Y es que el coste de los suministros se ha hecho imposible de afrontar para la mayoría de sus asociados, y esto después de llevar dos años sufriendo las consecuencias de los cierres interminables decretados por la pandemia.

¿Cómo es posible continuar cuando el coste de la energía está cerca de cuadriplicarse en un año?

La preocupación de Gómez-Pantoja por la dramática situación que están viviendo los gimnasios es palpable en sus declaraciones «Me han llamado dos gimnasios diciendo que están pensando en cerrar mientras dure este coste porque abrir la puerta no les compensa por los costes de luz y gas.
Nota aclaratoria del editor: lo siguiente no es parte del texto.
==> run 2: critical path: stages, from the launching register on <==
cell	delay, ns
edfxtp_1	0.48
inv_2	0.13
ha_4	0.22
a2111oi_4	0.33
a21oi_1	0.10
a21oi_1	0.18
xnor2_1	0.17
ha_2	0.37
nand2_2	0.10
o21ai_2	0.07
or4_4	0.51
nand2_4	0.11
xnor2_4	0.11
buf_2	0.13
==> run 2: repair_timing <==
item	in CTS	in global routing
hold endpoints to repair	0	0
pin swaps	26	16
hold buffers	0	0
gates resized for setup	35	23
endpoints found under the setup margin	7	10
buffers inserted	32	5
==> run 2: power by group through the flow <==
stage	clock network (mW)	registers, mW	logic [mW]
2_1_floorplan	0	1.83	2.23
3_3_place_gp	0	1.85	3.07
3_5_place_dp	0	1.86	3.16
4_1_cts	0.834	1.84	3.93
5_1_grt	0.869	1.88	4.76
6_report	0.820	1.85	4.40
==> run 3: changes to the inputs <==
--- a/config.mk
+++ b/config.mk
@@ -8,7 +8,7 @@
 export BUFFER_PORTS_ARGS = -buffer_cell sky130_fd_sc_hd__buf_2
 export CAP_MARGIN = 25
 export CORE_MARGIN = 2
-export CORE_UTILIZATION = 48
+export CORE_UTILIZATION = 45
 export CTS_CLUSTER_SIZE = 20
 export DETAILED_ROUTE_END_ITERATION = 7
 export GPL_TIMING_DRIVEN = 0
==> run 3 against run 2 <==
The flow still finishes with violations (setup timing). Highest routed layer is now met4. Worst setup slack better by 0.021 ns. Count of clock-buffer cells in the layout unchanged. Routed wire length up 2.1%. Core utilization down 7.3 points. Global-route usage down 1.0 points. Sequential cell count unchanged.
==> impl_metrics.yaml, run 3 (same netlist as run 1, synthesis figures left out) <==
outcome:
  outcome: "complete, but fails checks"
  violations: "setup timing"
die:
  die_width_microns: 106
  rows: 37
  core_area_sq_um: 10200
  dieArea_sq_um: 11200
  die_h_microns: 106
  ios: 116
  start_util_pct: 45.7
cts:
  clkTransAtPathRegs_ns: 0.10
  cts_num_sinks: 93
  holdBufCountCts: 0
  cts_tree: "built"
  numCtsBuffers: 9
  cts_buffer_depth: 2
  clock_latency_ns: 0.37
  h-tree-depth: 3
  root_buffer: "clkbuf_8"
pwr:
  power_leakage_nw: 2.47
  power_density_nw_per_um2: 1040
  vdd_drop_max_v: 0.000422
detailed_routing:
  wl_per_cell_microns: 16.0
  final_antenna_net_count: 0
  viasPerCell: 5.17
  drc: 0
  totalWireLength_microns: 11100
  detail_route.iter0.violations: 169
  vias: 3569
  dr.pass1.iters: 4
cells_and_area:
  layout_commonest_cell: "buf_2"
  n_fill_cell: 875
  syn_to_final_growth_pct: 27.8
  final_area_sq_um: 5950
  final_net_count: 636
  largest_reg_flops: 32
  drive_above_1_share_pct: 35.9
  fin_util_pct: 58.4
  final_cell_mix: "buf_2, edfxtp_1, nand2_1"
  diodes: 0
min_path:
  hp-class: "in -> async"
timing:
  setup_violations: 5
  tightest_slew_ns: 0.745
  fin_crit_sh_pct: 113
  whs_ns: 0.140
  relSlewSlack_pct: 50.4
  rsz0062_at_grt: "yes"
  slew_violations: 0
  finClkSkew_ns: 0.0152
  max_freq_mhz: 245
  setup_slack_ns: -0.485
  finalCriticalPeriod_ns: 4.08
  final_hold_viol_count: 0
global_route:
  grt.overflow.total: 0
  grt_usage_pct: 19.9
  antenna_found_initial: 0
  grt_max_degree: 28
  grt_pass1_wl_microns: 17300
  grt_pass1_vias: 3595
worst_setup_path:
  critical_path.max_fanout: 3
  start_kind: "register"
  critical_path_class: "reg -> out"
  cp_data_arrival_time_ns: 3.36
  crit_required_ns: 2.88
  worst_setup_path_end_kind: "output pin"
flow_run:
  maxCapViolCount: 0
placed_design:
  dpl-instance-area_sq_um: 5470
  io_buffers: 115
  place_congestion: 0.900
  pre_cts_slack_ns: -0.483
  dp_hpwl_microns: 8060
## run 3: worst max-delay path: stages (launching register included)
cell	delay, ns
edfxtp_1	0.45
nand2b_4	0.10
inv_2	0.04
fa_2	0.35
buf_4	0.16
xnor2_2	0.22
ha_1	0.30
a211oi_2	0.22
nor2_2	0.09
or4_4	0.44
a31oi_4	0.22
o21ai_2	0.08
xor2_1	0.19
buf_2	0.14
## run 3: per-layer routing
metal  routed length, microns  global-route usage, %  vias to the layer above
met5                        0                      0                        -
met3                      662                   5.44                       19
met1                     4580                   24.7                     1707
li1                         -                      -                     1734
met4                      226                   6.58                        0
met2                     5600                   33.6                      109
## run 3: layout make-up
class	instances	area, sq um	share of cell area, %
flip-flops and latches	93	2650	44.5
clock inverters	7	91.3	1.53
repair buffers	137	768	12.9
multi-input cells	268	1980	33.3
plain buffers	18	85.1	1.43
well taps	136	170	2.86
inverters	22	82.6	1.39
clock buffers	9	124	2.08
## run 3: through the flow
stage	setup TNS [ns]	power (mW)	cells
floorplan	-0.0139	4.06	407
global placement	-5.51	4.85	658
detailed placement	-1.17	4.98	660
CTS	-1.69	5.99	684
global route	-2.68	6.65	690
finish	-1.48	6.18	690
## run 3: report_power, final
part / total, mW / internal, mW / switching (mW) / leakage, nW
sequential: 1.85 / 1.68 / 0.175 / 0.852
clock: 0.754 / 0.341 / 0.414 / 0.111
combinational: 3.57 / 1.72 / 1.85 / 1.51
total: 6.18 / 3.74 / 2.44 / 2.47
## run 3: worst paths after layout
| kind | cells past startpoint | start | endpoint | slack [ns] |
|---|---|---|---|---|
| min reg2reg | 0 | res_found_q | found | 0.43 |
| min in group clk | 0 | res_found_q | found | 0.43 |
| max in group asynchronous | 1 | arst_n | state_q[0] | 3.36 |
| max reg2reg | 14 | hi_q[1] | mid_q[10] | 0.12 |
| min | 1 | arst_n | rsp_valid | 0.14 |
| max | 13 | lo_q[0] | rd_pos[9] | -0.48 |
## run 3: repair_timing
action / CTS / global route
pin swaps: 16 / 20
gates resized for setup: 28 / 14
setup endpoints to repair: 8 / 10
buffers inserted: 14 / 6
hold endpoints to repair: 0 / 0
Incluso uno decía que ha reducido el fin de semana, eliminándolo, porque no salen los números» y es que se queja de unos costes energéticos «inasumibles». Un ejemplo con datos reales de un gimnasio , cuyo incremento a pasado de 11.000 a 38.000€ en un año.


¿Cómo entender que se culpe a la guerra entre Rusia y Ucrania, cuando la luz ya había subido un 700%? Otra vuelta de tuerca más…
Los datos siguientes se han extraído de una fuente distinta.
<file path="src/design/dtwc_pkg.sv">
// Package for the delay-threshold congestion window block.
// Holds the shared arithmetic unit's types, register indexes and reset constants.
// Depends on nothing.
package dtwc_pkg;

  // Width of the shared add/subtract unit: one bit above the 32-bit window.
  localparam int unsigned ALU_W = 33;

  // Width of the window state and of the reciprocal.
  localparam int unsigned WIN_W = 32;

  // Configuration register indexes.
  localparam int unsigned CFG_INDEX_W = 1;
  localparam logic [CFG_INDEX_W-1:0] REG_RTT_THRESHOLD  = 1'd0;
  localparam logic [CFG_INDEX_W-1:0] REG_INITIAL_WINDOW = 1'd1;

  // Register reset values.
  localparam logic [31:0] RESET_RTT_THRESHOLD  = 32'd500;
  localparam logic [15:0] RESET_INITIAL_WINDOW = 16'd50;

  typedef enum logic {
    ALU_ADD,
    ALU_SUB
  } alu_op_e;

  // Result of the shared unit: carry out is "no wrap" on a subtraction.
  typedef struct packed {
    logic             carry;
    logic [ALU_W-1:0] value;
  } alu_res_t;

endpackage

</file>
<file path="src/design/dtwc_alu.sv">
// Shared add/subtract unit of the delay-threshold congestion window block.
// Depends on dtwc_pkg for the operation code and result types.
module dtwc_alu (
  input  dtwc_pkg::alu_op_e               op_i,
  input  logic [dtwc_pkg::ALU_W-1:0]      a_i,
  input  logic [dtwc_pkg::ALU_W-1:0]      b_i,
  output dtwc_pkg::alu_res_t              res_o
);

  logic [dtwc_pkg::ALU_W-1:0] b_sel;
  logic                       carry_in;
  logic [dtwc_pkg::ALU_W:0]   sum;

  // A subtraction is an addition of the inverted operand plus one.
  always_comb begin
    b_sel    = (op_i == dtwc_pkg::ALU_SUB) ? ~b_i : b_i;
    carry_in = (op_i == dtwc_pkg::ALU_SUB);
    sum      = {1'b0, a_i} + {1'b0, b_sel} + {{dtwc_pkg::ALU_W{1'b0}}, carry_in};
  end

  assign res_o.carry = sum[dtwc_pkg::ALU_W];
  assign res_o.value = sum[dtwc_pkg::ALU_W-1:0];

endmodule

</file>
<file path="src/design/delay_threshold_window_control.sv">
// Top level of the delay-threshold congestion window block.
// Depends on dtwc_pkg and on dtwc_alu, the shared add/subtract unit.
//
//   Channel   Direction  Handshake                    Contents
//   s_axis    in         s_axis_tvalid/s_axis_tready  tuser: action; tdata: send_time, ack_time
//   m_axis    out        m_axis_tvalid/m_axis_tready  tdata: window
//   cfg       in         cfg_we_i                     cfg_index_i, cfg_data_i
//
// An acknowledgment runs through the division, the update and the output load before the
// next request is accepted: the reciprocal comes from a restoring divider that
// produces one quotient bit a cycle on the shared unit, then one update state and one
// state to load the output register. A timeout skips the division.
// Reset loads the threshold and the initial window and empties the output register.
// A result waiting in the output register does not stop the next request being
// accepted; only a second finished result waits for the first to be taken.
module delay_threshold_window_control #(
  parameter int unsigned FRACTION_BITS = 16,
  parameter int unsigned TIME_BITS     = 32
) (
  input  logic        clk_i,
  input  logic        rst_ni,

  input  logic        s_axis_tvalid,
  output logic        s_axis_tready,
  input  logic [63:0] s_axis_tdata,   // [31:0] send_time, [63:32] ack_time
  input  logic [0:0]  s_axis_tuser,   // [0] action: 0 acknowledgment, 1 timeout

  output logic        m_axis_tvalid,
  input  logic        m_axis_tready,
  output logic [15:0] m_axis_tdata,   // [15:0] window

  input  logic                               cfg_we_i,
  input  logic [dtwc_pkg::CFG_INDEX_W-1:0]   cfg_index_i,
  input  logic [31:0]                        cfg_data_i
);

  // Quotient of 2^(2*FRACTION_BITS) over the window has this many bits.
  localparam int unsigned QW = 2 * FRACTION_BITS + 1;
  localparam int unsigned CW = $clog2(QW + 1);
  localparam logic [CW-1:0] LAST_STEP = CW'(QW - 1);

  // The round-trip time is worked out at least as wide as the threshold.
  localparam int unsigned DW = (TIME_BITS > 32) ? TIME_BITS : 32;
  localparam logic [DW-1:0] TIME_MASK = {DW{1'b1}} >> (DW - TIME_BITS);

  localparam logic [31:0] ONE_FX       = 32'd1 << FRACTION_BITS;
  localparam logic [31:0] RESET_WINDOW =
    32'(dtwc_pkg::RESET_INITIAL_WINDOW) << FRACTION_BITS;

  localparam logic [1:0] ST_IDLE   = 2'd0;
  localparam logic [1:0] ST_DIV    = 2'd1;
  localparam logic [1:0] ST_UPDATE = 2'd2;
  localparam logic [1:0] ST_EMIT   = 2'd3;

  logic [1:0]    state_q, state_d;
  logic [CW-1:0] cnt_q, cnt_d;
  logic [31:0]   window_q, window_d;
  logic [31:0]   thr_q, thr_d;
  logic          m_valid_q, m_valid_d;
  logic [15:0]   m_data_q, m_data_d;

  // Working registers of one request; they need no reset.
  logic          action_q;
  logic [DW-1:0] rtt_q;
  logic          lt_q;
  logic [31:0]   rem_q, rem_d;
  logic [QW-1:0] quo_q, quo_d;

  logic                  accept;
  logic [DW-1:0]         rtt_d;
  logic                  gt_one;
  logic [QW+31:0]        quo_ext;
  logic [31:0]           recip;
  logic [32:0]           rem_shift;
  logic [47:0]           int_part;
  logic [15:0]           init_win;
  logic [FRACTION_BITS+47:0] init_ext;
  logic [31:0]           init_fx;

  dtwc_pkg::alu_op_e                alu_op;
  logic [dtwc_pkg::ALU_W-1:0]       alu_a, alu_b;
  dtwc_pkg::alu_res_t               alu_res;

  dtwc_alu u_alu (
    .op_i  (alu_op),
    .a_i   (alu_a),
    .b_i   (alu_b),
    .res_o (alu_res)
  );

  assign s_axis_tready = (state_q == ST_IDLE);
  assign accept        = s_axis_tvalid && s_axis_tready;
  assign m_axis_tvalid = m_valid_q;
  assign m_axis_tdata  = m_data_q;

  // The round-trip time wraps at the width of the timestamps.
  assign rtt_d = (DW'(s_axis_tdata[63:32]) - DW'(s_axis_tdata[31:0])) & TIME_MASK;

  assign gt_one = (window_q > ONE_FX);

  // The reciprocal saturates when the quotient needs more than 32 bits.
  assign quo_ext = (QW + 32)'(quo_q);
  assign recip   = (|quo_ext[QW+31:32]) ? '1 : quo_ext[31:0];

  // The dividend is a single one at its top bit, so only the first step shifts in a one.
  assign rem_shift = {rem_q, (cnt_q == '0)};

  // Integer part of the window; it is saturated to the 16-bit output when emitted.
  assign int_part = 48'(window_q) >> FRACTION_BITS;

  // Initial window: zero is taken as one, and a value too wide for 32 bits saturates.
  assign init_win = (cfg_data_i[15:0] == '0) ? 16'd1 : cfg_data_i[15:0];
  assign init_ext = (FRACTION_BITS + 48)'(init_win) << FRACTION_BITS;
  assign init_fx  = (|init_ext[FRACTION_BITS+47:32]) ? '1 : init_ext[31:0];

  // Operand selection for the shared unit: division steps, then growth or shrinking.
  always_comb begin
    alu_op = dtwc_pkg::ALU_SUB;
    alu_a  = {1'b0, window_q};
    alu_b  = {1'b0, recip};
    if (state_q == ST_DIV) begin
      alu_a = rem_shift;
      alu_b = {1'b0, window_q};
    end else if (lt_q) begin
      alu_op = dtwc_pkg::ALU_ADD;
    end
  end

  always_comb begin
    state_d   = state_q;
    cnt_d     = cnt_q;
    window_d  = window_q;
    thr_d     = thr_q;
    rem_d     = rem_q;
    quo_d     = quo_q;
    m_valid_d = m_valid_q && !m_axis_tready;
    m_data_d  = m_data_q;

    unique case (state_q)
      ST_IDLE: begin
        if (accept) begin
          cnt_d   = '0;
          rem_d   = '0;
          state_d = s_axis_tuser[0] ? ST_UPDATE : ST_DIV;
        end
      end
      ST_DIV: begin
        // A step that fits leaves the difference and sets the quotient bit.
        if (alu_res.carry) begin
          rem_d = alu_res.value[31:0];
        end else begin
          rem_d = rem_shift[31:0];
        end
        quo_d = {quo_q[QW-2:0], alu_res.carry};
        cnt_d = cnt_q + CW'(1);
        if (cnt_q == LAST_STEP) begin
          state_d = ST_UPDATE;
        end
      end
      ST_UPDATE: begin
        if (action_q) begin
          if (gt_one) begin
            window_d = window_q >> 1;
          end
        end else if (lt_q) begin
          window_d = alu_res.value[32] ? '1 : alu_res.value[31:0];
        end else if (gt_one) begin
          window_d = alu_res.value[31:0];
        end
        state_d = ST_EMIT;
      end
      ST_EMIT: begin
        if (!m_valid_q || m_axis_tready) begin
          m_valid_d = 1'b1;
          m_data_d  = (|int_part[47:16]) ? 16'hFFFF : int_part[15:0];
          state_d   = ST_IDLE;
        end
      end
      default: state_d = ST_IDLE;
    endcase

    // Configuration must be written only while the block is idle; the block does not enforce this.
    if (cfg_we_i) begin
      unique case (cfg_index_i)
        dtwc_pkg::REG_RTT_THRESHOLD:  thr_d    = cfg_data_i;
        dtwc_pkg::REG_INITIAL_WINDOW: window_d = init_fx;
        default: ;
      endcase
    end
  end

  always_ff @(posedge clk_i or negedge rst_ni) begin
    if (!rst_ni) begin
      state_q   <= ST_IDLE;
      cnt_q     <= '0;
      window_q  <= RESET_WINDOW;
      thr_q     <= dtwc_pkg::RESET_RTT_THRESHOLD;
      m_valid_q <= 1'b0;
    end else begin
      state_q   <= state_d;
      cnt_q     <= cnt_d;
      window_q  <= window_d;
      thr_q     <= thr_d;
      m_valid_q <= m_valid_d;
    end
  end

  always_ff @(posedge clk_i) begin
    rem_q    <= rem_d;
    quo_q    <= quo_d;
    m_data_q <= m_data_d;
    if (accept) begin
      action_q <= s_axis_tuser[0];
      rtt_q    <= rtt_d;
    end
    // The comparison settles during the division, well before the update uses it.
    if (state_q == ST_DIV) begin
      lt_q <= (rtt_q < DW'(thr_q));
    end
  end

  // The window can never reach zero, so the reciprocal is always a true quotient.
  assert property (@(posedge clk_i) disable iff (!rst_ni) window_q != '0)
    else $error("congestion window reached zero");

  assert property (@(posedge clk_i) disable iff (!rst_ni)
    (state_q == ST_DIV && cnt_q == LAST_STEP) |=> state_q == ST_UPDATE)
    else $error("division did not hand over to the update");

  assert property (@(posedge clk_i) disable iff (!rst_ni)
    (s_axis_tvalid && s_axis_tready) |=> !s_axis_tready)
    else $error("second request accepted while one is in work");

  assert property (@(posedge clk_i) disable iff (!rst_ni)
    (state_q == ST_EMIT && (!m_valid_q || m_axis_tready)) |=>
      (m_axis_tvalid && state_q == ST_IDLE))
    else $error("finished result not loaded into the output register");

endmodule

</file>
Estas enormes facturas no pueden ser asumidas por los gimnasios y les obligan a negociar con las empresas energéticas para conseguir aplazamientos «para poder seguir prestando servicio». «Muchos gimnasios han tenido que negociar, pactando que el 50 % se paga prorrateado a cuatro meses y de esa forma, se vuelve a los peores meses del sector justo hace dos años, cuando «se pactó el pago de los alquileres cuando estábamos cerrados porque era inasumible», declara Cómez-Pantoja, quien apunta a que “las soluciones tienen que ser rápidas” 

La solución más rápida que han encontrado es la de bajar la temperatura del agua «porque un grado equivale a un 7 % en consumo de gas, que es como funcionan la inmensa mayoría para calentar las piscinas, el agua de las duchas o el spa». 

«Los gimnasios que se plantean cerrar las tardes del fin de semana son los muy grandes y lo piensan porque los sábados y domingos va menos público y alguno ha calculado que hacerlo puede suponer 40.000 y 50.000 euros menos en costes».


Algunos centros se plantean el uso de renovables, aunque el coste de implantación es muy elevado. 

Este trimestre que comienza es uno de los mejores del año, con la “operación bikini” y con el inicio de los cursos de natación.